The Saguaro Digital Library is a joint project being developed by a consortium of University research groups as well as Federal and State agencies in conjunction with industrial partners. State Agencies partnering in the Saguaro Digital Library project include the Arizona State Lands Department, the Arizona State Cartographers Office, the Arizona State Geological Survey, and the Arizona Geographic Information Council. Federal Agencies participating in the project include, the United State Geological Survey (USGS) Sonoran Desert Field Station, the US Army, the Rocky Mountain Research Station, Los Alamos National Laboratory, the Nature Conservancy, and the US National Park Service. Industrial partners involved in the project include Online Computer Library Center Inc. (OCLC), Raytheon STX, and Simons International Corporation. K-12 partners include Lawrence Intermediate School, Fort Lowell Elementary School, and the Vail School District from Arizona. The development of the library is led by the Department of Management Information Systems in collaboration with other departments at the University of Arizona (UA) including, the UA Library, Hydrology and Water Resources, Arid Land Studies, Geography, Electrical and Computer Engineering, the Arizona Regional Image Archive, and Renewable Natural Resources.

Resource Harvesting

For the most part, digital libraries are mausoleums, or in other words, static information sets that require periodic updates.
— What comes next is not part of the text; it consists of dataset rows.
## config.mk

```make
export PLATFORM = sky130hd
export DESIGN_NAME = MEM_WB_Reg
export DESIGN_NICKNAME = MEM_WB_Reg
export VERILOG_FILES = /design/flow/design.v
export SDC_FILE = /design/flow/constraint.sdc
export NUM_CORES = 4
export LEC_CHECK = 1
export CORE_AREA = 10 10 443 443
export DIE_AREA = 0 0 453 453
```

## constraint.sdc

```tcl
current_design MEM_WB_Reg

set clk_period 1.1
set clk_io_pct 0.2

create_clock -name clk0 -period $clk_period [get_ports {clk}]

set non_clock_inputs [all_inputs -no_clocks]
set_input_delay [expr $clk_period * $clk_io_pct] -clock clk0 $non_clock_inputs
set_output_delay [expr $clk_period * $clk_io_pct] -clock clk0 [all_outputs]
```

## design.v

```verilog
interface DDR_ift;
    logic [ 63:0] raddr_mem;
    logic [ 63:0] waddr_mem;
    logic [127:0] wdata_mem;
    logic [127:0] rdata_mem;
    logic         rvalid_mem;
    logic         wvalid_mem;
    logic         wen_mem;
    logic         ren_mem;
    logic [ 15:0] wmask_mem;
    modport Master(
        output waddr_mem,
        output raddr_mem,
        output wdata_mem,
        input rdata_mem,
        input rvalid_mem,
        input wvalid_mem,
        output wen_mem,
        output ren_mem,
        output wmask_mem
    );
    modport Slave(
        input waddr_mem,
        input raddr_mem,
        input wdata_mem,
        output rdata_mem,
        output wvalid_mem,
        output rvalid_mem,
        input wen_mem,
        input ren_mem,
        input wmask_mem
    );
endinterface
interface Uart_ift;
    logic [63:0] waddr_mem;
    logic [63:0] raddr_mem;
    logic [63:0] wdata_mem;
    logic [63:0] rdata_mem;
    logic        rvalid_mem;
    logic        wvalid_mem;
    logic        wen_mem;
    logic        ren_mem;
    logic [ 7:0] wmask_mem;
    modport Master(
        output waddr_mem,
        output raddr_mem,
        output wdata_mem,
        input rdata_mem,
        input rvalid_mem,
        input wvalid_mem,
        output wen_mem,
        output ren_mem,
        output wmask_mem
    );
    modport Slave(
        input waddr_mem,
        input raddr_mem,
        input wdata_mem,
        output rdata_mem,
        output rvalid_mem,
        output wvalid_mem,
        input wen_mem,
        input ren_mem,
        input wmask_mem
    );
endinterface
`timescale 1ns/1ps
module MEM_WB_Reg(
    input clk,
    input flush,
    input stall,
    input rst,
    input valid_mem,
    input except_happen_mem,
    output reg valid_wb,
    input [63:0]pc_mem,
    input [63:0]npc_mem,
    input [31:0]inst_mem,
    output reg [63:0]pc_wb,   
    output reg [63:0]npc_wb,
    output reg [31:0]inst_wb,
    input we_reg_mem,
    input we_mem_mem,
    input we_csr_mem,
    input [1:0]wb_sel_mem,
    input [1:0]csr_ret_mem,
    input [3:0]br_taken_mem,
    output reg we_reg_wb,
    output reg we_mem_wb,
    output reg we_csr_wb,
    output reg [1:0]wb_sel_wb,
    output reg [1:0]csr_ret_wb,
    output reg [3:0]br_taken_wb,
    input [4:0]rd_mem,
    input [11:0]csr_addr_mem,
    input [63:0]csr_val_mem,
    input [63:0]alu_res_mem,
    input [63:0]dmem_mem,
    input [63:0]rs1_data_mem,
    input [63:0]rs2_data_mem,
    input [63:0]rw_wdata,
    output reg [4:0]rd_wb,
    output reg [11:0]csr_addr_wb,
    output reg [63:0]csr_val_wb,
    output reg [63:0]alu_res_wb,
    output reg [63:0]dmem_wb,
    output reg [63:0]rs1_data_wb,
    output reg [63:0]rs2_data_wb,
    output reg [63:0]mem_wdata_wb,
    input fence_mem,
    output reg fence_wb
);
    always @(posedge clk) begin
        if (rst) begin   
            pc_wb <= 0;
            npc_wb <= 0;
            inst_wb <= 0;
            valid_wb <= 0;
            we_reg_wb <= 0;
            we_mem_wb <= 0;
            we_csr_wb <= 0;
            csr_ret_wb <= 0;
            wb_sel_wb <= 0;
            br_taken_wb <= 0;
            rd_wb <= 0;
            csr_addr_wb <= 0;
            csr_val_wb <= 0;
            alu_res_wb <= 0;
            dmem_wb <= 0; 
            rs1_data_wb <= 0;
            rs2_data_wb <= 0;
            mem_wdata_wb <= 0;
            fence_wb <= 0;
        end
        else if(~stall)begin       
            if (flush) begin
                pc_wb <= 0;
                npc_wb <= 0;
                inst_wb <= 0;
                valid_wb <= 0;
                we_reg_wb <= 0;
                we_mem_wb <= 0;
                we_csr_wb <= 0;
                csr_ret_wb <= 0;
                wb_sel_wb <= 0;
                br_taken_wb <= 0;
                rd_wb <= 0;
                csr_addr_wb <= 0;
                csr_val_wb <= 0;
                alu_res_wb <= 0;
                dmem_wb <= 0; 
                rs1_data_wb <= 0;
                rs2_data_wb <= 0;
                mem_wdata_wb <= 0;
                fence_wb <= 0;
            end
            else if(except_happen_mem)begin
                pc_wb <= pc_mem;
                npc_wb <= 0;
                inst_wb <= inst_mem;
                valid_wb <= valid_mem;
                we_reg_wb <= 0;
                we_mem_wb <= 0;
                we_csr_wb <= 0;
                csr_ret_wb <= 0;
                wb_sel_wb <= 0;
                br_taken_wb <= 0;
                rd_wb <= 0;
                csr_addr_wb <= 0;
                csr_val_wb <= 0;
                alu_res_wb <= 0;
                dmem_wb <= 0; 
                rs1_data_wb <= 0;
                rs2_data_wb <= 0;
                mem_wdata_wb <= 0;
                fence_wb <= 0;
            end
            else begin
                pc_wb <= pc_mem;
                npc_wb <= npc_mem;
                inst_wb <= inst_mem;
                valid_wb <= valid_mem;
                we_reg_wb <= we_reg_mem;
                we_mem_wb <= we_mem_mem;
                we_csr_wb <= we_csr_mem;
                csr_ret_wb <= csr_ret_mem;
                wb_sel_wb <= wb_sel_mem;
                br_taken_wb <= br_taken_mem;
                rd_wb <= rd_mem;
                csr_addr_wb <= csr_addr_mem;
                csr_val_wb <= csr_val_mem;
                alu_res_wb <= alu_res_mem;
                dmem_wb <= dmem_mem;
                rs1_data_wb <= rs1_data_mem;
                rs2_data_wb <= rs2_data_mem;
                mem_wdata_wb <= rw_wdata;
                fence_wb <= fence_mem;
            end
        end
        else begin
            pc_wb <= pc_wb;
            npc_wb <= npc_wb;
            inst_wb <= inst_wb;
            valid_wb <= valid_wb;
            we_reg_wb <= we_reg_wb;
            we_mem_wb <= we_mem_wb;
            we_csr_wb <= we_csr_wb;
            csr_ret_wb <= csr_ret_wb;
            wb_sel_wb <= wb_sel_wb;
            br_taken_wb <= br_taken_wb;
            rd_wb <= rd_wb;
            csr_addr_wb <= csr_addr_wb;
            csr_val_wb <= csr_val_wb;
            alu_res_wb <= alu_res_wb;
            dmem_wb <= dmem_wb; 
            rs1_data_wb <= rs1_data_wb;
            rs2_data_wb <= rs2_data_wb;      
            mem_wdata_wb <= mem_wdata_wb;   
            fence_wb <= fence_wb;
        end
    end
endmodule
```

## run.sh

```bash
#!/bin/bash
# OpenROAD 26Q1-2900-gdf79404cd8, Yosys 0.63+post, stock flow scripts
make -C /OpenROAD-flow-scripts/flow DESIGN_CONFIG=/design/flow/config.mk WORK_HOME=/design/flow/orfs finish
```

==> summary.txt <==
status = complete, but fails checks
failing checks = negative setup slack
max incr delay on CP = 0.45 ns
Top Family by Delay on Critical Path = flip-flops
fin. max-slew vios = 0
DRT iter0 DRCs = 1,734
Final WS setup = -0.417 ns
Final ANT Viol Nets = 0
vias in the first global route = 24,100
share of layout cells above drive strength 1 = 0.408
fin crit period = 1.52 ns
Final Skew = 0 ns
Yosys reg bits = 574
min-delay worst type = in2reg
R2R Path Start = rs1_data_wb[50]
Total Routed Length = 156 mm
Tot Pwr = 55.4 mW
GRT overflow = 0
CP Capture Type = primary output
WP data arrival = 1.30 ns
Port Buffers = 1,152
critical path buffer and inverter count = 1
Late-Pin Clk Latency = 0.68 ns
DR vias/cell = 3.94
cells in synth_stat.txt = 2,604
Power Density = 1290 nW/µm²
Worst-Margin Slew = 0.861 ns
Setup Viol. Count Final = 574
VDD IR max = 1210 µV
First-pass DRT Iterations = 5
GRT Util Overall = 0.146
die area = 205,000 µm²
FF-to-FF path depth = 4
Longest Clk Path Bufs = 3
Num CTS Buffers = 76
worst hold stages = 4
cycle use final = 1.38
Rows = 158
crit path launch type = register
first-pass GRT wire length = 208 mm
f_max = 659 MHz
Pleak = 16.1 nW
Synth Warn # = 1
DRC viols = 0
type of the worst setup path = reg2out
mean post-synth cell area = 9.15 µm²
via count = 25,200
Crit-path slowest cell = dfxtp_4
WL per Instance = 24.4 µm
post-detail-place hpwl = 126 mm
Clk pin slew, worst setup/hold paths = 0.06 ns
CTS tree = done
initial antenna violation count = 62
Hold Path Sink = rs2_data_wb[21]
Core Region = 186,000 µm²
Hold WS = 0.0564 ns
worst rel slew slack = 0.426
H-Tree Depth = 3
Post-Synthesis Cell Area = 23,800 µm²
area grow syn2layout = 79.8%
Die W = 453 µm
RSZ-0062 raised after global routing = yes
max-cap violations = 0
Critical Path RT = 0.88 ns
CTS root buf = clkbuf_16
worst r2r dst = rs1_data_wb[50]
die height = 453 µm
initial core utilization = 0.128
largest net degree at the start of global routing = 93
setup slack, reg-to-reg = 0.29 ns
routability congestion estimate = 1.02
Post-Synthesis Cells = 2,604
Fin. Hold Viols = 0
IO Pins = 1,153
Sink Count = 574
yosys stat area = 23,800 µm²
Tool Warnings = 29
register share after synthesis = 0.482
crit-path max FO = 2
crit-path cells = buf_12
hold path start = except_happen_mem
Yosys cell types = 10
-- registers in the layout, indices dropped and copies added (netlist names) --
signal        count
alu_res_wb       64
br_taken_wb       4
csr_addr_wb      12
csr_ret_wb        2
csr_val_wb       64
dmem_wb          64
fence_wb          1
inst_wb          32
mem_wdata_wb     64
npc_wb           64
pc_wb            64
rd_wb             5
rs1_data_wb      64
rs2_data_wb      64
valid_wb          1
wb_sel_wb         2
we_csr_wb         1
we_mem_wb         1
we_reg_wb         1
-- repair_timing --
action                                  in CTS  in global routing
hold endpoints to repair                    65                  0
setup buffers                               56                 31
endpoints found under the setup margin     574                576
gates resized                             2723                 24
pin swaps                                    0                  0
hold buffers                                 4                  0
-- cells by family (layout without fill, tap and decap cells) --
group           after synthesis  after routing  share of synthesized area
simple gates               1148           1148                      0.327
compound gates              574            574                      0.121
flops                       574            574                      0.482
buf+inv                     308           1590                     0.0703
other cells                   0             17                          0
-- cell usage after synthesis, drive strengths merged --
cell	count	area [µm²]
or3b	97	850
dfxtp	574	11500
buf	127	995
clkbuf	181	679
a21oi	574	2870
nand2	574	2150
or4b	477	4770
-- report_power, final --
group          total [mW]  internal [mW]  switching [mW]
Combinational        7.09           4.11            2.98
Sequential           21.8           21.3           0.465
Clock                26.5           15.5            11.0
Total                55.4           40.9            14.4
-- stage by stage --
step	TNS (ns)	utilization	setup slack (ns)	std cells	cell area (µm²)
2_1_floorplan	-87.26	-	-0.167	2604	23900
3_3_place_gp	-278.43	0.214	-0.627	6151	39800
3_5_place_dp	-283.28	0.214	-0.630	6151	39800
4_1_cts	-195.59	0.228	-0.495	6336	42400
5_1_grt	-186.72	0.230	-0.481	6371	42800
6_report	-138.36	0.230	-0.417	6383	42800
-- metal layers --
metal / part of all wire / track usage / vias up
met2: 0.46 / 0.230 / 984
met5: 0.0014 / 0 / -
li1: - / - / 11900
met1: 0.39 / 0.183 / 12000
met4: 0.029 / 0.0333 / 36
met3: 0.11 / 0.0652 / 209
-- final cells by class --
cell class	count	area [µm²]
Antenna cell	17	42.5
Clock buffer	103	2160
Clock inverter	39	508
Fill cell	19800	143000
Multi-Input combinational cell	1722	10700
Sequential cell	574	12400
Tap cell	2480	3100
Timing Repair Buffer	1448	14000
-- cells in the final DEF (no fill, tap or decap), types with 60 or more instances in the layout --
cell type and instances:
buf_2 268, or4b_1 477, buf_12 106, nand2_1 574, clkbuf_16 76, buf_4 231, dfxtp_2 514, dfxtp_4 60
buf_6 261, a21oi_1 573, clkdlybuf4s50_1 574, or3b_1 90
-- worst max-delay path by stage --
stage,startpoint,cells past startpoint,end
CTS,rs2_data_wb[5],1,rs2_data_wb[5]
global route,rs2_data_wb[24],1,rs2_data_wb[24]
finish,rs2_data_wb[24],1,rs2_data_wb[24]
Power figures rest on the tool's default switching activity, not on a simulated workload.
Such updates are often temporary and costly. Thus, in reality, a digital library should support dynamic resources that can be updated by users or an information provider at any time. By employing appropriate data management techniques to assure quality, security, searchability and a means to generate metadata information, it is possible to create dynamic digital libraries. However, in order to collect the information, it is essential to provide digital forms for the appropriate information set and establish update rules. Furthermore, tools allowing new resources to be added and old/obsolete resources to be removed periodically must support the evolution of the library.
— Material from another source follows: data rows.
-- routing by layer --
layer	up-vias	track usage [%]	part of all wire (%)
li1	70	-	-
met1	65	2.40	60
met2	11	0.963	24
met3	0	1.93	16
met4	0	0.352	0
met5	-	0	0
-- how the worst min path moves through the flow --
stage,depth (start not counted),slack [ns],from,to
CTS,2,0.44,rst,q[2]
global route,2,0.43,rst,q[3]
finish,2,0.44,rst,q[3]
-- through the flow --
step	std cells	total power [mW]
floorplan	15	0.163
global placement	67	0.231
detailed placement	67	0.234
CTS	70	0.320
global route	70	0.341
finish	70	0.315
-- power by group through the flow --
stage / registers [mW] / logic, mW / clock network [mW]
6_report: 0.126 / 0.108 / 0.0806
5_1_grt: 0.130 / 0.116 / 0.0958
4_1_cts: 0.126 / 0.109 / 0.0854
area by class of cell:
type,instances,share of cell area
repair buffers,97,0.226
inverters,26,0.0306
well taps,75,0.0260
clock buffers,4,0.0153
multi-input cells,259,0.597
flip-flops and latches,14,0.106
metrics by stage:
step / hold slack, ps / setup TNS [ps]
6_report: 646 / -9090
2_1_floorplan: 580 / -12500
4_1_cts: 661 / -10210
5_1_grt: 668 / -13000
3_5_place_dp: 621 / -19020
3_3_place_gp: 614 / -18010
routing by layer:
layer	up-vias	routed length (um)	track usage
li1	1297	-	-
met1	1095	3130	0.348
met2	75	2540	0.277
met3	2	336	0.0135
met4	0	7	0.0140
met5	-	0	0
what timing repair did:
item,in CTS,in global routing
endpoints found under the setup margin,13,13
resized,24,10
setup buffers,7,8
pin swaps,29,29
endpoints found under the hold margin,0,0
`flow/run.sh`:
```
#!/bin/bash
# OpenROAD 26Q1-2900-gdf79404cd8, Yosys 0.63+post, stock flow scripts
make -C /OpenROAD-flow-scripts/flow DESIGN_CONFIG=/design/flow/config.mk WORK_HOME=/design/flow/orfs finish
```
`flow/config.mk`:
```
export PLATFORM = sky130hd
export DESIGN_NAME = ram
export DESIGN_NICKNAME = ram
export VERILOG_FILES = /design/flow/design.v
export SDC_FILE = /design/flow/constraint.sdc
export NUM_CORES = 4
export LEC_CHECK = 1
export CORE_UTILIZATION = 50
export SYNTH_MEMORY_MAX_BITS = 65536
```
`flow/constraint.sdc`:
```
current_design ram

set clk_period 222.1
set clk_io_pct 0.2

create_clock -name clk0 -period $clk_period [get_ports {clk}]

set non_clock_inputs [all_inputs -no_clocks]
set_input_delay [expr $clk_period * $clk_io_pct] -clock clk0 $non_clock_inputs
set_output_delay [expr $clk_period * $clk_io_pct] -clock clk0 [all_outputs]
```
Providing mechanisms for resource harvesting and supporting dynamic evolution of digital libraries would have enormous practical benefits to the general public at large. Potential benefits include the following:

(1) reduced cost of obtaining updated information

(2) direct communication with the end user to learn what information is used and why

(3) creation of a cooperative atmosphere to encourage information exchange

(4) improved cost effectiveness of research efforts by expediting and increasing information flow

(5) mechanisms for direct public participation in the information gathering process

In addition, it creates an environment where users and the public have a significant role and responsibility to add information they deem necessary to effect the outcome maps or decision surfaces that may be created through information exchange.

Architecture

The Harvest System is composed of a Harvester, Metadata, XML Parser, Metadata Storage and Templates (Overall Architecture of Harvest System). Harvester provides users with a user interface through which users can submit the URL for GIS data and its metadata. According to the user's input, Harvester determines which template file to display. If Harvester receives an XML file, it creates Metadata after extracting the metadata from that file using the XML Parser and then saves the Metadata information in Metadata Storage. The following is a description of each component of the Harvest System.

Harvester

Harvester provides users with a user interface for data submission as well as retrieval of an URL for GIS data or its metadata in an XML file format. Harvester consists of MetadataHarvest.java extending ADRGServlet.java, MetadataUpload.java, MetadataAccess.java, MetadataFormReader.java and HarvesterUser.java extending ADRGUserImpl.java. Users can select from among the following three options:

1) No digital metadata available. Help me to create it.

2) Use existing metadata as a template for creating new metadata.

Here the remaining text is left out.